ASSIGNMENT: Filter the entries for lines with the word "last".

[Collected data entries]
+ + + + + + +

File: src/sv/bilinear_row_scaler_unit_defines.svh
// ---------------------------------------------------------------------------
// Bilinear row scaler - assertion macros
// Shared assertion helpers. Synthesis builds define SYNTH, which leaves
// every macro body empty.
// ---------------------------------------------------------------------------
`ifndef BILINEAR_ROW_SCALER_UNIT_DEFINES_SVH
`define BILINEAR_ROW_SCALER_UNIT_DEFINES_SVH

`ifndef SYNTH
// Property that must hold in the same cycle.
`define BRS_ASSERT(label, clk, rstn, prop) \
    label: assert property (@(posedge clk) disable iff (!rstn) (prop)) \
        else $error("brs assertion failed in %m");
// Consequent that must hold in the cycle after the antecedent.
`define BRS_ASSERT_NEXT(label, clk, rstn, ante, cons) \
    label: assert property (@(posedge clk) disable iff (!rstn) (ante) |=> (cons)) \
        else $error("brs assertion failed in %m");
`else
`define BRS_ASSERT(label, clk, rstn, prop)
`define BRS_ASSERT_NEXT(label, clk, rstn, ante, cons)
`endif

`endif

File: src/sv/brs_pkg.sv
// ---------------------------------------------------------------------------
// Bilinear row scaler - package
// Shared widths, codes, stream layouts and controller types.
// ---------------------------------------------------------------------------
`default_nettype none

package brs_pkg;

    // Default sizes handed to the top level parameters.
    localparam int LINE_PIXELS_DEF = 4096;
    localparam int FRAC_BITS_DEF   = 16;

    // Fixed field widths.
    localparam int CHAN_W     = 8;
    localparam int NUM_CH     = 3;
    localparam int PIX_W      = CHAN_W * NUM_CH;
    localparam int COL_W      = 12;
    localparam int SCALE_W    = 20;
    localparam int WIDTH_W    = 13;
    localparam int CFG_IDX_W  = 2;
    localparam int CFG_DATA_W = 20;
    localparam int IN_DATA_W  = 48;
    localparam int IN_USER_W  = 2;
    localparam int OUT_DATA_W = 40;

    localparam logic [CHAN_W-1:0] CHAN_MAX = 8'd255;

    // Configuration register indexes.
    localparam logic [CFG_IDX_W-1:0] CFG_SCALE     = 2'd0;
    localparam logic [CFG_IDX_W-1:0] CFG_SRC_WIDTH = 2'd1;
    localparam logic [CFG_IDX_W-1:0] CFG_OUT_WIDTH = 2'd2;

    // Reset values of the configuration registers.
    localparam logic [SCALE_W-1:0] SCALE_RST = 20'd65536;
    localparam logic [WIDTH_W-1:0] WIDTH_RST = 13'd4096;

    // Request kinds and line selectors.
    localparam logic REQ_LOAD    = 1'b0;
    localparam logic REQ_COMPUTE = 1'b1;
    localparam logic LINE_UPPER  = 1'b0;
    localparam logic LINE_LOWER  = 1'b1;

    // Input tdata layout, lowest field last.
    typedef struct packed {
        logic [CHAN_W-1:0] blue;
        logic [CHAN_W-1:0] green;
        logic [CHAN_W-1:0] red;
        logic [COL_W-1:0]  row_index;
        logic [COL_W-1:0]  column;
    } in_data_t;

    // Output tdata layout, lowest field last.
    typedef struct packed {
        logic [3:0]        pad;
        logic [COL_W-1:0]  column;
        logic [CHAN_W-1:0] blue;
        logic [CHAN_W-1:0] green;
        logic [CHAN_W-1:0] red;
    } out_data_t;

    // Controller states.
    typedef enum logic [2:0] {
        ST_IDLE,
        ST_MAP,
        ST_READ,
        ST_WEIGHT,
        ST_BLEND,
        ST_OUT
    } state_t;

    // Commands from the controller to the datapath.
    typedef struct packed {
        logic load_wr;
        logic capture;
        logic map_en;
        logic read_en;
        logic weight_en;
        logic blend_en;
        logic out_load;
    } cmd_t;

    // Status from the datapath to the controller.
    typedef struct packed {
        logic out_free;
    } status_t;

endpackage

`default_nettype wire

File: src/sv/brs_ctrl.sv
// ---------------------------------------------------------------------------
// Bilinear row scaler - controller
// Sequences loads and the five steps of an interpolation.
// ---------------------------------------------------------------------------
`default_nettype none
`include "bilinear_row_scaler_unit_defines.svh"

module brs_ctrl
    import brs_pkg::*;
(
    input  wire logic    aclk,
    input  wire logic    aresetn,
    input  wire logic    s_tvalid,
    output logic         s_tready,
    input  wire logic    s_req_type,
    input  wire status_t status,
    output cmd_t         cmd
);

    state_t state_reg;
    state_t state_next;

    // State register.
    always_ff @(posedge aclk) begin
        if (!aresetn) begin
            state_reg <= ST_IDLE;
        end else begin
            state_reg <= state_next;
        end
    end

    // Next state.
    always_comb begin
        state_next = state_reg;
        case (state_reg)
            ST_IDLE: begin
                if (s_tvalid && (s_req_type == REQ_COMPUTE)) begin
                    state_next = ST_MAP;
                end
            end
            ST_MAP:    state_next = ST_READ;
            ST_READ:   state_next = ST_WEIGHT;
            ST_WEIGHT: state_next = ST_BLEND;
            ST_BLEND:  state_next = ST_OUT;
            ST_OUT: begin
                if (status.out_free) begin
                    state_next = ST_IDLE;
                end
            end
            default:   state_next = ST_IDLE;
        endcase
    end

    // Outputs.
    always_comb begin
        cmd      = '0;
        s_tready = 1'b0;
        case (state_reg)
            ST_IDLE: begin
                s_tready    = 1'b1;
                cmd.load_wr = s_tvalid && (s_req_type == REQ_LOAD);
                cmd.capture = s_tvalid && (s_req_type == REQ_COMPUTE);
            end
            ST_MAP:    cmd.map_en    = 1'b1;
            ST_READ:   cmd.read_en   = 1'b1;
            ST_WEIGHT: cmd.weight_en = 1'b1;
            ST_BLEND:  cmd.blend_en  = 1'b1;
            ST_OUT:    cmd.out_load  = status.out_free;
            default: begin
                cmd      = '0;
                s_tready = 1'b0;
            end
        endcase
    end

    // A captured compute transfer always moves on to the mapping step.
    `BRS_ASSERT_NEXT(a_capture_to_map, aclk, aresetn, cmd.capture, state_reg == ST_MAP)
    // The result is loaded only when the output slot can take it.
    `BRS_ASSERT(a_load_when_free, aclk, aresetn, !cmd.out_load || status.out_free)
    // After the result is loaded the input side opens again.
    `BRS_ASSERT_NEXT(a_load_reopens, aclk, aresetn, cmd.out_load, s_tready)

endmodule

`default_nettype wire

+ + + + + + +

OUTPUT:
    // Input tdata layout, lowest field last.
    // Output tdata layout, lowest field last.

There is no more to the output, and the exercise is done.